Kirby Fabien

UBC Thunderbirds
- Title: Offensive line coach
- CFL status: National

Personal information
- Born: September 10, 1990 (age 35) Calgary, Alberta, Canada
- Listed height: 6 ft 6 in (1.98 m)
- Listed weight: 325 lb (147 kg)

Career information
- High school: Bishop McNally High
- University: Calgary
- CFL draft: 2012 (1st round, 7th overall pick)

Career history

Playing
- 2013–2017: BC Lions
- 2018: Montreal Alouettes

Coaching
- 2021–present: UBC Thunderbirds (Offensive line coach)
- Stats at CFL.ca

= Kirby Fabien =

Canadian football player (born 1990)

Kirby Fabien (born September 10, 1990) is a Canadian former professional football offensive lineman and is the offensive line coach for the UBC Thunderbirds football team of U Sports.

==University career==
Fabien played CIS football for the Calgary Dinos from 2008 to 2012.

==Professional career==
===BC Lions===
After the 2011 CIS season, he was ranked as the 15th best player in the Canadian Football League’s Amateur Scouting Bureau final rankings for players eligible in the 2012 CFL draft, and ninth by players in Canadian Interuniversity Sport.
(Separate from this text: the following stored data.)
Background: an optimization exercise with open tools, aiming at small area and a short achievable clock period. Do not read the settings as production practice.
RTL that was checked went through simulation tests only; none was proved equivalent to the original.
No functional check of the RTL was part of runs 1 and 2.
No activity file was given, so power comes from the tool's default toggle rates.

**flow/run.sh**
```bash
#!/bin/bash
# The standard layout, with these changes:
#  - synthesis: flow/my_synth.tcl (abc scripts flow/map.abc for the adder
#    modules, flow/top.abc for the rest; no full/half adder cells);
#  - ports are buffered with the smallest buffer instead of a delay cell;
#  - after global placement, flow/split_feedthrough.tcl gives the fetch
#    logic behind each bMemRead input buffer a buffer of its own;
#  - clock tree synthesis without dummy loads, with clkbuf_4 only.
# Everything else (floorplan, tap cells, power grid, placement, CTS,
# routing) is the standard flow's own flow, run through standard.sh.
set -euo pipefail
here=$(pwd)
bash standard.sh ADDER_MAP_FILE= SYNTH_SCRIPT="$here/flow/my_synth.tcl" \
  "BUFFER_PORTS_ARGS=-buffer_cell sky130_fd_sc_hd__buf_1" \
  "POST_GLOBAL_PLACE_TCL=$here/flow/split_feedthrough.tcl" \
  "CTS_ARGS=-sink_clustering_enable -repair_clock_nets -dont_use_dummy_load -sink_clustering_size 20 -buf_list sky130_fd_sc_hd__clkbuf_4" \
  finish > "$here/standard_flow.log" 2>&1
```
**standard.sh**
```bash
#!/bin/bash
# synth_recipe.tcl (not shown) runs the flow's synth.tcl, then flattens the netlist and writes it again
# the make line also repeats each setting of config.mk as NAME=value (left out here)
make -C /OpenROAD-flow-scripts/flow DESIGN_CONFIG=/design/flow/config.mk WORK_HOME=/design/flow/orfs CLKGATE_MAP_FILE= SYNTH_SCRIPT=/design/flow/synth_recipe.tcl "${@:-finish}"
```
**flow/my_synth.tcl**
```tcl
# The standard synthesis script (synth_recipe.tcl) with two changes:
#  - abc maps the adder modules with flow/map.abc (plain mapping of the
#    prefix trees as written) and the rest with flow/top.abc (area-leaning),
#    instead of ORFS's speed script;
#  - the adder modules keep their own hierarchy while abc maps, so abc sees
#    each adder alone; they are flattened at the end, as synth_recipe.tcl does.
# Flip-flops are mapped before abc and all live in the top module, so the
# registers, their names and cells are those of the standard synthesis.
set ::my_dir [file dirname [file normalize [info script]]]
set ::my_keep_done 0
proc abc {args} {
  set i [lsearch -exact $args -script]
  if { $i < 0 } { yosys abc {*}$args; return }
  set j [expr {$i + 1}]
  yosys abc {*}[lreplace $args $j $j $::my_dir/map.abc] adder16 addS8 pcNext
  yosys abc {*}[lreplace $args $j $j $::my_dir/top.abc] cpu
}
proc synth {args} {
  if { !$::my_keep_done } {
    set ::my_keep_done 1
    yosys setattr -mod -set keep_hierarchy 1 adder16 addS8 pcNext
  }
  yosys synth -nofsm -noshare {*}$args
}
source $::env(SCRIPTS_DIR)/synth.tcl
# left out here: clear keep_hierarchy, flatten, clean up, hide names made inside functions, write 1_2_yosys.v
```
From an optimization exercise on the open Yosys and OpenROAD flow, aimed at small area; shortcuts taken in it are not production practice.
The RTL was checked by simulation tests, not by an equivalence proof against the original design.
Power is estimated from default activity; no workload was simulated. The flow treats the clock pin as an ideal source, which a real chip does not have.

==> flow/design.v <==
package jt51_pg_pkg;
    localparam int SLOT_N  = 32;
    localparam int STG_II  = 1;
    localparam int STG_III = 2;
    localparam int STG_VI  = 5;
    localparam int KC_W  = 7;
    localparam int KF_W  = 6;
    localparam int DT1_W = 3;
    localparam int MUL_W = 4;
    localparam int DT2_W = 2;
    localparam int PMS_W = 3;
    localparam logic [2:0] FLD_KC     = 3'd0;
    localparam logic [2:0] FLD_KF     = 3'd1;
    localparam logic [2:0] FLD_DT1MUL = 3'd2;
    localparam logic [2:0] FLD_DT2    = 3'd3;
    localparam logic [2:0] FLD_PMS    = 3'd4;
    typedef struct packed {
        logic [KC_W-1:0]  kc;
        logic [KF_W-1:0]  kf;
        logic [DT1_W-1:0] dt1;
        logic [MUL_W-1:0] mul;
        logic [DT2_W-1:0] dt2;
        logic [PMS_W-1:0] pms;
    } pg_param_t;
    function automatic logic [6:0] pg_field_read(input pg_param_t p, input logic [2:0] f);
        logic [6:0] v;
        v = 7'd0;
        case (f)
            FLD_KC:     v = p.kc;
            FLD_KF:     v = {1'b0, p.kf};
            FLD_DT1MUL: v = {p.dt1, p.mul};
            FLD_DT2:    v = {5'd0, p.dt2};
            FLD_PMS:    v = {4'd0, p.pms};
            default:    v = 7'd0;
        endcase
        pg_field_read = v;
    endfunction
endpackage
module jt51_sh #(
    parameter int width  = 5,
    parameter int stages = 2
) (
    input  logic             clk,
    input  logic             rst_n,
    input  logic             cen,
    input  logic [width-1:0] din,
    output logic [width-1:0] drop
);
    logic [width-1:0] bits_r [0:stages-1];
    always_ff @(posedge clk or negedge rst_n) begin
        if (!rst_n) begin
            for (int i = 0; i < stages; i++) bits_r[i] <= '0;
        end else if (cen) begin
            bits_r[0] <= din;
            for (int i = 1; i < stages; i++) bits_r[i] <= bits_r[i-1];
        end
    end
    assign drop = bits_r[stages-1];
endmodule
module jt51_aoi222 (
    input  logic a0, b0, a1, b1, a2, b2,
    output logic y
);
    assign y = ~((a0 & b0) | (a1 & b1) | (a2 & b2));
endmodule
module jt51_aoi22 (
    input  logic a0, b0, a1, b1,
    output logic y
);
    assign y = ~((a0 & b0) | (a1 & b1));
endmodule
module jt51_rd32 (
    input  logic [31:0] sel,
    input  logic [31:0] d,
    output logic        q
);
    logic [10:0] y;
    for (genvar g = 0; g < 10; g++) begin : g_aoi
        jt51_aoi222 u_aoi (
            .a0(sel[3*g]),   .b0(d[3*g]),
            .a1(sel[3*g+1]), .b1(d[3*g+1]),
            .a2(sel[3*g+2]), .b2(d[3*g+2]),
            .y(y[g])
        );
    end
    jt51_aoi22 u_aoi_l (.a0(sel[30]), .b0(d[30]), .a1(sel[31]), .b1(d[31]), .y(y[10]));
    assign q = ~&y;
endmodule
import jt51_pg_pkg::*;
module jt51_pg_slot_ctrl #(
    parameter int PG_RST_ROUNDS = 1
) (
    input  logic       clk,
    input  logic       rst_n,
    input  logic       cen,
    input  logic       wr_valid,
    output logic       wr_ready,
    input  logic [4:0] wr_slot,
    input  logic [2:0] wr_field,
    input  logic [6:0] wr_data,
    input  logic       keyon_req,
    input  logic [4:0] keyon_slot,
    output logic       zero,
    output logic [4:0] slot_I,
    output logic [6:0] kc_I,
    output logic [5:0] kf_I,
    output logic [1:0] dt2_I,
    output logic [2:0] pms_I,
    output logic [2:0] dt1_II,
    output logic [3:0] mul_VI,
    output logic       pg_rst_III
);
    localparam int W = KC_W + KF_W + DT1_W + MUL_W + DT2_W + PMS_W;
    logic              started_r;
    logic [4:0]        cnt_s;
    logic [KC_W-1:0]   kc_r    [0:SLOT_N-1];
    logic [KF_W-1:0]   kf_r    [0:SLOT_N-1];
    logic [DT1_W-1:0]  dt1_r   [0:SLOT_N-1];
    logic [MUL_W-1:0]  mul_r   [0:SLOT_N-1];
    logic [DT2_W-1:0]  dt2_r   [0:SLOT_N-1];
    logic [PMS_W-1:0]  pms_r   [0:SLOT_N-1];
    logic [SLOT_N-1:0] vld_r;
    logic [SLOT_N-1:0] pendq_r;
    logic              pg_rst_I_r;
    logic              wr_en_s;
    logic [SLOT_N-1:0] rdec_s;
    logic [SLOT_N-1:0] rsel_s;
    logic [W-1:0]      rword_s;
    logic [DT1_W-1:0]  dt1_I_s;
    logic [MUL_W-1:0]  mul_I_s;
    logic [4:0]        fsel_s;
    logic              pend_rd_s;
    logic              ko_hit_s;
    assign cnt_s    = slot_I + {4'd0, started_r};
    assign zero     = started_r & (slot_I == 5'd0);
    assign wr_ready = rst_n & cen & (wr_slot != cnt_s);
    assign wr_en_s  = wr_valid & wr_ready;
    always_comb begin
        for (int f = 0; f < 5; f++) fsel_s[f] = (wr_field == 3'(f));
    end
    always_ff @(posedge clk) begin
        for (int i = 0; i < SLOT_N; i++) begin
            if (wr_en_s && wr_slot == 5'(i)) begin
                if (fsel_s[0] || !vld_r[i]) kc_r[i]  <= wr_data[6:0] & {KC_W{fsel_s[0]}};
                if (fsel_s[1] || !vld_r[i]) kf_r[i]  <= wr_data[5:0] & {KF_W{fsel_s[1]}};
                if (fsel_s[2] || !vld_r[i]) dt1_r[i] <= wr_data[6:4] & {DT1_W{fsel_s[2]}};
                if (fsel_s[2] || !vld_r[i]) mul_r[i] <= wr_data[3:0] & {MUL_W{fsel_s[2]}};
                if (fsel_s[3] || !vld_r[i]) dt2_r[i] <= wr_data[1:0] & {DT2_W{fsel_s[3]}};
                if (fsel_s[4] || !vld_r[i]) pms_r[i] <= wr_data[2:0] & {PMS_W{fsel_s[4]}};
            end
        end
    end
    always_ff @(posedge clk or negedge rst_n) begin
        if (!rst_n) vld_r <= '0;
        else if (wr_en_s) vld_r[wr_slot] <= 1'b1;
    end
    always_comb begin
        for (int i = 0; i < SLOT_N; i++) begin
            rdec_s[i] = (slot_I == 5'(i));
            rsel_s[i] = rdec_s[i] & vld_r[i];
        end
    end
    logic [SLOT_N*W-1:0] words_s;
    for (genvar i = 0; i < SLOT_N; i++) begin : g_word
        assign words_s[i*W +: W] = {kc_r[i], kf_r[i], dt1_r[i], mul_r[i], dt2_r[i], pms_r[i]};
    end
    for (genvar b = 0; b < W; b++) begin : g_rd
        logic [SLOT_N-1:0] col;
        for (genvar i = 0; i < SLOT_N; i++) begin : g_col
            assign col[i] = words_s[i*W + b];
        end
        jt51_rd32 u_rd (.sel(rsel_s), .d(col), .q(rword_s[b]));
    end
    assign {kc_I, kf_I, dt1_I_s, mul_I_s, dt2_I, pms_I} = rword_s;
    always_ff @(posedge clk or negedge rst_n) begin
        if (!rst_n) begin
            started_r <= 1'b0;
            slot_I    <= 5'd0;
        end else if (cen) begin
            started_r <= 1'b1;
            slot_I    <= cnt_s;
        end
    end
    jt51_rd32 u_pend_rd (.sel(rdec_s), .d(pendq_r), .q(pend_rd_s));
    assign ko_hit_s = keyon_req && (keyon_slot == cnt_s);
    always_ff @(posedge clk or negedge rst_n) begin
        if (!rst_n) begin
            pendq_r    <= '0;
            pg_rst_I_r <= 1'b0;
        end else if (cen) begin
            pg_rst_I_r <= ko_hit_s || pend_rd_s;
            for (int i = 0; i < SLOT_N; i++) begin
                if (keyon_req && !ko_hit_s && keyon_slot == 5'(i + 1)) pendq_r[i] <= 1'b1;
                else if (rdec_s[i]) pendq_r[i] <= 1'b0;
            end
        end
    end
    jt51_sh #(.width(DT1_W), .stages(1)) u_dt1_sh (
        .clk(clk), .rst_n(rst_n), .cen(cen), .din(dt1_I_s), .drop(dt1_II)
    );
    jt51_sh #(.width(1), .stages(STG_III)) u_pgrst_sh (
        .clk(clk), .rst_n(rst_n), .cen(cen), .din(pg_rst_I_r), .drop(pg_rst_III)
    );
    jt51_sh #(.width(MUL_W), .stages(STG_VI)) u_mul_sh (
        .clk(clk), .rst_n(rst_n), .cen(cen), .din(mul_I_s), .drop(mul_VI)
    );
endmodule
==> flow/config.mk <==
export PLATFORM = sky130hd
export DESIGN_NAME = jt51_pg_slot_ctrl
export DESIGN_NICKNAME = jt51_pg_slot_ctrl
export VERILOG_FILES = /design/flow/design.v
export SDC_FILE = /design/flow/constraint.sdc
export NUM_CORES = 4
export LEC_CHECK = 0
export CAP_MARGIN = 20
export CORE_MARGIN = 2
export CORE_UTILIZATION = 40
export SLEW_MARGIN = 20
export SYNTH_HIERARCHICAL = 1
export SYNTH_MINIMUM_KEEP_SIZE = 0
==> flow/constraint.sdc <==
create_clock -name core_clock -period 5.0 [get_ports {clk}]
set_input_delay 1.0000 -clock core_clock [delete_from_list [all_inputs] [get_ports {clk}]]
set_output_delay 1.0000 -clock core_clock [all_outputs]
set_load 0.01 [all_outputs]
run.sh (not shown) runs the stock make flow with config.mk's settings and CLKGATE_MAP_FILE= SYNTH_SCRIPT=/design/flow/synth_recipe.tcl, a recipe that flattens the netlist after the stock synthesis.
Edit:
Settings changed: CORE_UTILIZATION 40 to 60, CTS_CLUSTER_DIAMETER set to 100, CTS_CLUSTER_SIZE set to 30, GPL_TIMING_DRIVEN set to 0, SETUP_SLACK_MARGIN set to 0.15.
Global-route usage increases by 11 points.
Wire length goes down by a few percent.
Via count decreases slightly.
Setup slack gains 0.099 ns.
Count of clock-buffer cells in the layout is lower by 58.
Total power is lower by about a fifth.
Synthesized area does not change.
Core utilization went up by 20 points.
Cell count is lower by about a fifth.


Another version of the RTL of jt51_pg_slot_ctrl (not shown whole).
For scale: ~58 I/O pins, about 33000 um2 of cells after synthesis.
==> flow/design.v (excerpt) <==
module jt51_pg_slot_ctrl #(
    parameter int PG_RST_ROUNDS = 1
) (
    input  logic       clk,
    input  logic       rst_n,
    input  logic       cen,
    input  logic       wr_valid,
    output logic       wr_ready,
    input  logic [4:0] wr_slot,
    input  logic [2:0] wr_field,
    input  logic [6:0] wr_data,
    input  logic       keyon_req,
    input  logic [4:0] keyon_slot,
    output logic       zero,
    output logic [4:0] slot_I,
    output logic [6:0] kc_I,
    output logic [5:0] kf_I,
    output logic [1:0] dt2_I,
    output logic [2:0] pms_I,
    output logic [2:0] dt1_II,
    output logic [3:0] mul_VI,
    output logic       pg_rst_III
);
clock: 5.0 ns
lec_check: 0
cap_margin: 10
core_margin: 2
core_utilization: 80
gpl_timing_driven: 0
setup_slack_margin: 0.1
slew_margin: 10
synth_hierarchical: 1
synth_minimum_keep_size: 0
standard.sh (not shown) runs the stock make flow with config.mk's settings and CLKGATE_MAP_FILE= SYNTH_SCRIPT=/design/flow/synth_recipe.tcl, a recipe that flattens the netlist after the stock synthesis.
==> flow/flow/run.sh <==
#!/bin/bash
# Standard ORFS layout with these changes: the synthesized netlist's combinational cells are
# set to their family's smallest drive strength before floorplanning (the placement and
# timing repairs then size up what needs it), ports are buffered with buf_1 cells, and clock
# tree synthesis runs without dummy loads. Each tool's output goes to the ORFS logs and to
# synth.log / standard.log here.
set -e
export BUFFER_PORTS_ARGS="-buffer_cell sky130_fd_sc_hd__buf_1"
export CTS_ARGS="-sink_clustering_enable -repair_clock_nets -dont_use_dummy_load -sink_clustering_size 30 -sink_clustering_max_diameter 110"
bash standard.sh synth > synth.log 2>&1
R=orfs/results/sky130hd/jt51_pg_slot_ctrl/base
cp $R/1_2_yosys.v yosys_before_downsize.v
sed -i -f flow/downsize.sed $R/1_2_yosys.v
rm -f $R/1_synth.odb $R/1_synth.sdc
bash standard.sh > standard.log 2>&1
Other scripts of this flow, unchanged in this note and not shown: flow/flow/downsize.sed
The baseline ran to the end with no violations.
Change:
==> flow/flow/run.sh (replaced) <==
#!/bin/bash
# Standard ORFS layout with these changes: the synthesized netlist's combinational cells are
# set to their family's smallest drive strength, and floorplanning removes the buffers
# synthesis inserted (the placement and timing repairs then buffer and size up what needs
# it); ports are buffered with buf_1 cells; clock tree synthesis runs without dummy loads. Each tool's output goes to the ORFS logs and to
# synth.log / standard.log here.
set -e
export BUFFER_PORTS_ARGS="-buffer_cell sky130_fd_sc_hd__buf_1"
export CTS_ARGS="-sink_clustering_enable -repair_clock_nets -dont_use_dummy_load -sink_clustering_size 28 -sink_clustering_max_diameter 100"
export REMOVE_ABC_BUFFERS=1
bash standard.sh synth > synth.log 2>&1
R=orfs/results/sky130hd/jt51_pg_slot_ctrl/base
cp $R/1_2_yosys.v yosys_before_downsize.v
sed -i -f flow/downsize.sed $R/1_2_yosys.v
rm -f $R/1_synth.odb $R/1_synth.sdc
bash standard.sh > standard.log 2>&1
CORE_UTILIZATION = 70   (was 80)
Outcome: Sequential share of layout area grows by 0.25 points; cell area shrinks by 0.34%; global-route usage shrinks by 6.7 points.
Change:
==> flow/flow/run.sh (replaced) <==
#!/bin/bash
# Standard ORFS layout with these changes: the synthesized netlist's combinational cells are
# set to their family's smallest drive strength before floorplanning (the placement and
# timing repairs then size up what needs it), ports are buffered with buf_1 cells, and clock
# tree synthesis runs without dummy loads. Each tool's output goes to the ORFS logs and to
# synth.log / standard.log here.
set -e
export BUFFER_PORTS_ARGS="-buffer_cell sky130_fd_sc_hd__buf_1"
export CTS_ARGS="-sink_clustering_enable -repair_clock_nets -dont_use_dummy_load -sink_clustering_size 30 -sink_clustering_max_diameter 110"
bash standard.sh synth > synth.log 2>&1
R=orfs/results/sky130hd/jt51_pg_slot_ctrl/base
cp $R/1_2_yosys.v yosys_before_downsize.v
sed -i -f flow/downsize.sed $R/1_2_yosys.v
rm -f $R/1_synth.odb $R/1_synth.sdc
bash standard.sh > standard.log 2>&1
CORE_UTILIZATION = 75   (was 70)
Register-to-register slack is worse by 0.02 ns.
Power went down by about 0.7%.
Combinational power increases by about 13%.
Final area climbs by about 0.5%.
Worst setup slack gets worse by 0.15 ns.
Sequential power drops by about 3%.
Synthesized area stays the same.
Change:
CORE_UTILIZATION = 70   (was 75)
After rerunning:
- The new run went through all stages and came out clean
- worst hold slack gains 0.16 ns
- global-route usage came out lower by 4.3 points
- setup slack is better by 0.076 ns
- non-clock buffer count goes down by 2
- synthesized area is unchanged
- count of clock-buffer cells in the layout does not change
- utilization fell by 5.8 points
Change:
--- a/flow/flow/run.sh
+++ b/flow/flow/run.sh
@@ -9,0 +10 @@
+export REMOVE_ABC_BUFFERS=1
CORE_UTILIZATION = 65   (was 70)
The new run completed with no timing, DRC or antenna violations.
Via count is lower by about 2.6%.
Register-to-register slack improved by 0.07 ns.
Wire length is higher by 0.73%.
Setup slack is about the same.
Worst hold slack got worse by 0.060 ns.
Final cell count is unchanged.
Flip-flop and latch count stays the same.

-- port drivers added, routing unchanged --
Ports are ideal in the flow. The routed layouts listed here were re-timed in OpenROAD. Step 1 (the two cells are an assumption about what drives the block):
set clk [get_ports {clk}]
set_driving_cell -lib_cell sky130_fd_sc_hd__clkbuf_16 $clk
set_driving_cell -lib_cell sky130_fd_sc_hd__buf_2 [delete_from_list [all_inputs] $clk]
Step 2 times the ports against the registers' clock, not the clock port: input delays grow and output delays shrink by t, the midpoint of the rising clock arrivals with the driver on. a / b / c = no drivers / after step 1 / after step 2; a / b = the first two.
run | shift t [ns] | slack for setup (ns) | hold WS [ns]
the first run of note 1 | 0.693 | 0.079 / 0.014 / 0.260 | 0.496 / 0.472 / 0.496
the second run of note 1 | 0.661 | 0.178 / 0.126 / 0.155 | 0.240 / 0.220 / 0.507
the first run of note 2 | 0.649 | 0.138 / 0.079 / -0.147 | 0.348 / 0.312 / 0.494
the second run of note 2 | 0.647 | 0.261 / 0.203 / 0.293 | 0.395 / 0.359 / 0.482
the third run of note 2 | 0.647 | 0.108 / 0.045 / -0.042 | 0.256 / 0.214 / 0.493
the fourth run of note 2 | 0.638 | 0.184 / 0.127 / -0.009 | 0.415 / 0.383 / 0.492
the fifth run of note 2 | 0.639 | 0.184 / 0.122 / 0.143 | 0.355 / 0.313 / 0.492
Met with ideal ports but missed after step 2: setup timing in the first run of note 2, the third run of note 2 and the fourth run of note 2. The setup slack of the first run of note 2, which loses most, moves by -0.059 ns with the drivers and by -0.285 ns with both steps.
He was selected seventh overall by the BC Lions in the 2012 CFL draft, but on May 28, 2012, the Calgary Dinos announced that he would be returning to play another year with them. He signed with the Lions during the following off-season on May 27, 2013. He spent five years with the Lions and played in 77 regular season games before becoming a free agent in 2018.

===Montreal Alouettes===
After remaining unsigned for over three months, Fabien signed with the Montreal Alouettes on May 24, 2018. He played in five games before being released on July 25, 2018.

==Coaching career==
In 2021, Fabien was hired by his old coach, Blake Nill, to serve as the offensive line coach for the UBC Thunderbirds.